The results of the IWA study were impressive. Not only did the study determine that nanofiltration reduces pollutants to potable levels, but executed efficiently enough, rural areas could produce enough water for more than 100 households. Ultimately, the conclusion was that nanofiltration was a low-cost solution for drinking water access and production in impoverished rural regions worldwide.

Nanotechnology to Fight Infectious Disease

Most original concepts of nanotechnology’s usefulness focused on medical care. The World Health Organization (WHO) has long been fond of utilizing nanotechnology in health care and fighting infectious diseases. The WHO now recognizes that nanotechnology is alleviating poverty in developing nations through scientific medical breakthroughs.

The first need for nanotechnology to address in developing countries is the diagnosis of disease. Nanobiotechnology allows for an inexpensive option to find multiple dangerous microbes using a single test.
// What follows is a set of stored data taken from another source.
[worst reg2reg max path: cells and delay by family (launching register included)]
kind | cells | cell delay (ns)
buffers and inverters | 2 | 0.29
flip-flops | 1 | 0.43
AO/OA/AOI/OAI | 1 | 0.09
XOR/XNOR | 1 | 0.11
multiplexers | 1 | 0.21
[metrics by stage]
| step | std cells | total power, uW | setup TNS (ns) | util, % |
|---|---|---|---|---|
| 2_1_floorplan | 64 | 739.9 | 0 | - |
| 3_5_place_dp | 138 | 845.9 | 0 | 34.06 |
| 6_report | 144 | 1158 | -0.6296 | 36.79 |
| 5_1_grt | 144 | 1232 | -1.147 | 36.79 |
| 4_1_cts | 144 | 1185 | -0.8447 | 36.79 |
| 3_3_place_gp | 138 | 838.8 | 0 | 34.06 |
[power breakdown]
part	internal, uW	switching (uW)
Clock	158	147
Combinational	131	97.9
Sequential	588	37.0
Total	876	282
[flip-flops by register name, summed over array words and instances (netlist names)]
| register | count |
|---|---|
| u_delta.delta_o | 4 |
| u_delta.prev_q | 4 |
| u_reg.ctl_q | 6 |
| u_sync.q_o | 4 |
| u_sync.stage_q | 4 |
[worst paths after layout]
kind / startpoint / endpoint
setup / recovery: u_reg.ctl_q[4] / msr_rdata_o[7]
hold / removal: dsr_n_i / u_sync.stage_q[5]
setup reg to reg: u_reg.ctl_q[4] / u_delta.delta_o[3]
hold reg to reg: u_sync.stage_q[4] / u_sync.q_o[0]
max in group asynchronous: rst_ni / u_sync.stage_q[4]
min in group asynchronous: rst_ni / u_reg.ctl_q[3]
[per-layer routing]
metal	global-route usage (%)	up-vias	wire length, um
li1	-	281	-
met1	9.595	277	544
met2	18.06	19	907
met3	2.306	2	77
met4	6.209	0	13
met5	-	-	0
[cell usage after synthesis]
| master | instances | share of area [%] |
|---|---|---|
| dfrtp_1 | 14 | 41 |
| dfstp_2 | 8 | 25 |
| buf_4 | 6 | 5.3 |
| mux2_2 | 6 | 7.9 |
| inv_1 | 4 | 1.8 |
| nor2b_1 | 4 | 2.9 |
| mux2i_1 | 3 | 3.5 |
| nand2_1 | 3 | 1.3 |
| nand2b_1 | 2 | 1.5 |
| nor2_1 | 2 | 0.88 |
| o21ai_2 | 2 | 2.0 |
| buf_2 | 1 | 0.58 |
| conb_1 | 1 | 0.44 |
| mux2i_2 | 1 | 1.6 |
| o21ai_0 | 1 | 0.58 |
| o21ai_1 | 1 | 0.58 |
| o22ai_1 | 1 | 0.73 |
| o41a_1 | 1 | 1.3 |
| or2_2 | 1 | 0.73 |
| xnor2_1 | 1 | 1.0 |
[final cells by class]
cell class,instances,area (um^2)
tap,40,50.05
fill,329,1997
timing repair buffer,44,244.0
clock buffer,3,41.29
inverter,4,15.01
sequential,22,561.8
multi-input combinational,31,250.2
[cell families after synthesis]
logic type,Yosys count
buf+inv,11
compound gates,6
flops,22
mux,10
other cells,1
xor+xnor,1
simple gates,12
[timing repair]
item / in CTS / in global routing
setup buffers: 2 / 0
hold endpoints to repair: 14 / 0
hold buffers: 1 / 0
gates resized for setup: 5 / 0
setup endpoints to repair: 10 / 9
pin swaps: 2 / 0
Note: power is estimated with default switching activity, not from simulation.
<file path="src/rtl/usr_pkg.sv">
package usr_pkg;

  // Mode code is {sel2, sel1}
  typedef enum logic [1:0] {
    MODE_HOLD = 2'b00,
    MODE_SHR  = 2'b01,
    MODE_SHL  = 2'b10,
    MODE_LOAD = 2'b11
  } usr_mode_e;

endpackage

</file>
<file path="src/rtl/usr_rst_sync.sv">
module usr_rst_sync #(
  parameter int STAGES = 2
) (
  input  logic clk,
  input  logic rst_n_i,
  output logic rst_n_o
);

  logic [STAGES-1:0] sync_q;

  always_ff @(posedge clk or negedge rst_n_i) begin
    if (!rst_n_i) sync_q <= '0;
    else          sync_q <= {sync_q[STAGES-2:0], 1'b1};
  end

  assign rst_n_o = sync_q[STAGES-1];

endmodule

</file>
<file path="src/rtl/usr_ctrl.sv">
module usr_ctrl
  import usr_pkg::*;
(
  input  logic      sel1,
  input  logic      sel2,
  input  logic      oe1_n,
  input  logic      oe2_n,
  output usr_mode_e mode_o,
  output logic      port_oe_o
);

  logic load_sel;
  logic en_pair;

  always_comb begin
    mode_o    = usr_mode_e'({sel2, sel1});
    load_sel  = sel1 & sel2;
    en_pair   = ~oe1_n & ~oe2_n;
    // the port floats during load so external data can be captured
    port_oe_o = en_pair & ~load_sel;
  end

endmodule

</file>
<file path="src/rtl/usr_cell.sv">
module usr_cell
  import usr_pkg::*;
(
  input  logic      clk,
  input  logic      rst_n,
  input  logic      clr_n,
  input  usr_mode_e mode,
  input  logic      from_lo,
  input  logic      from_hi,
  input  logic      par_d,
  output logic      q
);

  logic q_r;
  logic d_nxt;
  logic cken;

  // next-state
  always_comb begin
    d_nxt = q_r;
    unique case (mode)
      MODE_HOLD: d_nxt = q_r;
      MODE_SHR:  d_nxt = from_lo;
      MODE_SHL:  d_nxt = from_hi;
      MODE_LOAD: d_nxt = par_d;
    endcase
    if (!clr_n) d_nxt = 1'b0;
    cken = ~clr_n | (mode != MODE_HOLD);
  end

  // register
  always_ff @(posedge clk or negedge rst_n) begin
    if (!rst_n)    q_r <= 1'b0;
    else if (cken) q_r <= d_nxt;
  end

  assign q = q_r;

  p_clr_zero_r5: assert property (@(posedge clk) disable iff (!rst_n)
    !clr_n |=> !q_r);

  p_hold_keep_r8: assert property (@(posedge clk) disable iff (!rst_n)
    (clr_n && mode == MODE_HOLD) |=> $stable(q_r));

endmodule

</file>
<file path="src/rtl/usr_shift_io.sv">
module usr_shift_io
  import usr_pkg::*;
#(
  parameter int WIDTH       = 8,
  parameter int SYNC_STAGES = 2
) (
  input  logic             clk,
  input  logic             rst_n,
  input  logic             clr_n,
  input  logic             sel1,
  input  logic             sel2,
  input  logic             oe1_n,
  input  logic             oe2_n,
  input  logic             ser_r,
  input  logic             ser_l,
  input  logic [WIDTH-1:0] io_in,
  output logic [WIDTH-1:0] io_out,
  output logic             io_oe,
  output logic             q_first,
  output logic             q_last
);

  localparam int MSB = WIDTH - 1;

  logic             rst_sync_n;
  usr_mode_e        mode;
  logic [WIDTH-1:0] stage_q;
  logic [WIDTH-1:0] lo_src;
  logic [WIDTH-1:0] hi_src;

  usr_rst_sync #(.STAGES(SYNC_STAGES)) u_rst (
    .clk     (clk),
    .rst_n_i (rst_n),
    .rst_n_o (rst_sync_n)
  );

  usr_ctrl u_ctrl (
    .sel1      (sel1),
    .sel2      (sel2),
    .oe1_n     (oe1_n),
    .oe2_n     (oe2_n),
    .mode_o    (mode),
    .port_oe_o (io_oe)
  );

  for (genvar i = 0; i < WIDTH; i++) begin : g_stage
    if (i == 0) begin : g_lo_end
      assign lo_src[i] = ser_r;
    end else begin : g_lo_mid
      assign lo_src[i] = stage_q[i-1];
    end
    if (i == MSB) begin : g_hi_end
      assign hi_src[i] = ser_l;
    end else begin : g_hi_mid
      assign hi_src[i] = stage_q[i+1];
    end

    usr_cell u_cell (
      .clk     (clk),
      .rst_n   (rst_sync_n),
      .clr_n   (clr_n),
      .mode    (mode),
      .from_lo (lo_src[i]),
      .from_hi (hi_src[i]),
      .par_d   (io_in[i]),
      .q       (stage_q[i])
    );
  end

  assign io_out  = stage_q;
  assign q_first = stage_q[0];
  assign q_last  = stage_q[MSB];

  p_load_capture_r1: assert property (@(posedge clk) disable iff (!rst_sync_n)
    (clr_n && sel1 && sel2) |=> io_out == $past(io_in));

  p_load_float_r2: assert property (@(posedge clk) disable iff (!rst_sync_n)
    (sel1 && sel2) |-> !io_oe);

  p_drive_pair_r3: assert property (@(posedge clk) disable iff (!rst_sync_n)
    (!(sel1 && sel2) && !oe1_n && !oe2_n) |-> io_oe);

  p_shift_right_r6: assert property (@(posedge clk) disable iff (!rst_sync_n)
    (clr_n && sel1 && !sel2) |=> io_out == {$past(io_out[MSB-1:0]), $past(ser_r)});

  p_shift_left_r7: assert property (@(posedge clk) disable iff (!rst_sync_n)
    (clr_n && !sel1 && sel2) |=> io_out == {$past(ser_l), $past(io_out[MSB:1])});

endmodule

</file>
$ cat src/rtl/hdp_pkg.sv
package hdp_pkg;
   typedef enum logic [1:0] {
      XS_IDLE = 2'd0,
      XS_ACC  = 2'd1,
      XS_REL  = 2'd2
   } xfer_st_e;
endpackage

$ cat src/rtl/hdp_sync.sv
module hdp_sync #(
   parameter int STAGES = 2,
   parameter int W      = 1
) (
   input  logic         clk,
   input  logic         rst_n,
   input  logic [W-1:0] d,
   output logic [W-1:0] q
);
   generate
      if (STAGES < 2) begin : g_bad_stages
         $error("hdp_sync: STAGES must be at least 2");
      end
   endgenerate

   logic [STAGES-1:0][W-1:0] chain;

   always_ff @(posedge clk or negedge rst_n) begin
      if (!rst_n) chain <= '0;
      else        chain <= {chain[STAGES-2:0], d};
   end

   assign q = chain[STAGES-1];
endmodule

$ cat src/rtl/hdp_addr.sv
module hdp_addr #(
   parameter int ADDR_W = 14
) (
   input  logic              clk,
   input  logic              rst_n,
   input  logic              alatch_s,
   input  logic [ADDR_W:0]   bus_i,
   input  logic              core_ld,
   input  logic [ADDR_W-1:0] core_addr,
   input  logic              core_pm,
   input  logic              incr,
   output logic [ADDR_W-1:0] addr,
   output logic              is_pm,
   output logic              reload
);
   logic alatch_q;
   logic fall;

   assign fall   = alatch_q & ~alatch_s;
   assign reload = fall | core_ld;

   always_ff @(posedge clk or negedge rst_n) begin
      if (!rst_n) begin
         alatch_q <= 1'b0;
         addr     <= '0;
         is_pm    <= 1'b0;
      end else begin
         alatch_q <= alatch_s;
         if (fall) begin
            addr  <= bus_i[ADDR_W-1:0];
            is_pm <= bus_i[ADDR_W];
         end else if (core_ld) begin
            addr  <= core_addr;
            is_pm <= core_pm;
         end else if (incr) begin
            addr <= addr + 1'b1;
         end
      end
   end

   a_r4_addr_step : assert property (@(posedge clk) disable iff (!rst_n)
      (incr && !reload) |=> (addr == ADDR_W'($past(addr) + 1'b1)));

   a_r2_latch_capture : assert property (@(posedge clk) disable iff (!rst_n)
      fall |=> (addr == $past(bus_i[ADDR_W-1:0]) && is_pm == $past(bus_i[ADDR_W])));

   a_r9_core_load : assert property (@(posedge clk) disable iff (!rst_n)
      (core_ld && !fall) |=> (addr == $past(core_addr) && is_pm == $past(core_pm)));
endmodule
File: src/rtl/sck_divider.sv
module sck_divider
   import sckgen_pkg::*;
#(
   parameter int unsigned PRE_W     = 4,
   parameter int unsigned DIV_W     = 6,
   parameter bit          BYPASS_EN = 1'b1
) (
   input  logic             clk,
   input  logic             rst_n,
   input  logic             run,
   input  logic [PRE_W-1:0] pre_div,
   input  logic [DIV_W-1:0] div_last,
   input  logic [DIV_W-1:0] high_last,
   input  logic             bypass,
   input  logic             idle_hi,
   input  logic             out_dis,
   output logic             sck_o,
   output logic             sck_oe,
   output logic             launch,
   output logic             sample,
   output logic             busy
);
   if (PRE_W < 1 || PRE_W > SCKGEN_PRE_W_MAX) begin : g_bad_pre
      $error("sck_divider: PRE_W out of range");
   end
   if (DIV_W < 2 || DIV_W > SCKGEN_DIV_W_MAX) begin : g_bad_div
      $error("sck_divider: DIV_W out of range");
   end

   logic        tick, active, away, pass_on;
   sck_strobe_t div_strobe, out_strobe;

   sckgen_prescale #(.PRE_W(PRE_W)) u_pre (
      .clk(clk), .rst_n(rst_n), .count_en(active),
      .limit(pre_div), .tick(tick));

   sckgen_phase #(.DIV_W(DIV_W)) u_phase (
      .clk(clk), .rst_n(rst_n), .run(run), .hold_off(BYPASS_EN && bypass),
      .tick(tick), .div_last(div_last), .high_last(high_last),
      .active(active), .away(away), .strobe(div_strobe));

   sckgen_drive #(.BYPASS_EN(BYPASS_EN)) u_drive (
      .clk(clk), .run(run), .bypass(bypass), .idle_hi(idle_hi),
      .out_dis(out_dis), .active(active), .away(away),
      .div_strobe(div_strobe), .pass_on(pass_on),
      .sck_o(sck_o), .sck_oe(sck_oe), .strobe(out_strobe));

   assign launch = out_strobe.launch;
   assign sample = out_strobe.sample;
   assign busy   = active || pass_on;


   rest_after_stop_chk: assert property (@(posedge clk) disable iff (!rst_n)
      $fell(busy) |-> (sck_o == idle_hi));
endmodule

File: config.mk
export PLATFORM = sky130hd
export DESIGN_NAME = sck_divider
export DESIGN_NICKNAME = d
export VERILOG_FILES = /design/src/rtl/sckgen_pkg.sv /design/src/rtl/sckgen_prescale.sv /design/src/rtl/sckgen_phase.sv /design/src/rtl/sckgen_drive.sv /design/src/rtl/sck_divider.sv
export SDC_FILE = /design/constraint.sdc
export NUM_CORES = 1
export LEC_CHECK = 0
export BUFFER_PORTS_ARGS = -buffer_cell sky130_fd_sc_hd__buf_2
export CAP_MARGIN = 20
export CORE_MARGIN = 5
export CORE_UTILIZATION = 49
export DETAILED_ROUTE_END_ITERATION = 10
export GPL_TIMING_DRIVEN = 0
export PLACE_DENSITY = 0.76
export SYNTH_ARGS = -nofsm -noshare
export SYNTH_HDL_FRONTEND = slang
export SYNTH_SLANG_ARGS = --single-unit
File: constraint.sdc
create_clock -name clk -period 3.3 [get_ports clk]
set_input_delay 0 -clock clk [delete_from_list [all_inputs] [get_ports clk]]
set_output_delay 0 -clock clk [all_outputs]
set_load 0.02 [all_outputs]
These technologies have improved over time and are being used in developing nations to detect most viral and bacterial infections, including tuberculosis.

The COVID-19 vaccine development shows the importance of nanotechnology in the prevention of disease too. The Pfizer and Moderna vaccines use a nanocarrier system designed to activate the immune system to fight COVID-19 by assisting antibody production. The distribution of the vaccine to developing nations is now underway.

The Future of Nanotechnology for Poverty Reduction

Nanotechnology is alleviating poverty in developing nations, and with continued scientific inquiry and advancements in nanotechnology, new applications for poverty reduction will improve. Nanotechnology’s cost-effectiveness and versatility make it one of the most viable technologies to assist in the struggle against poverty.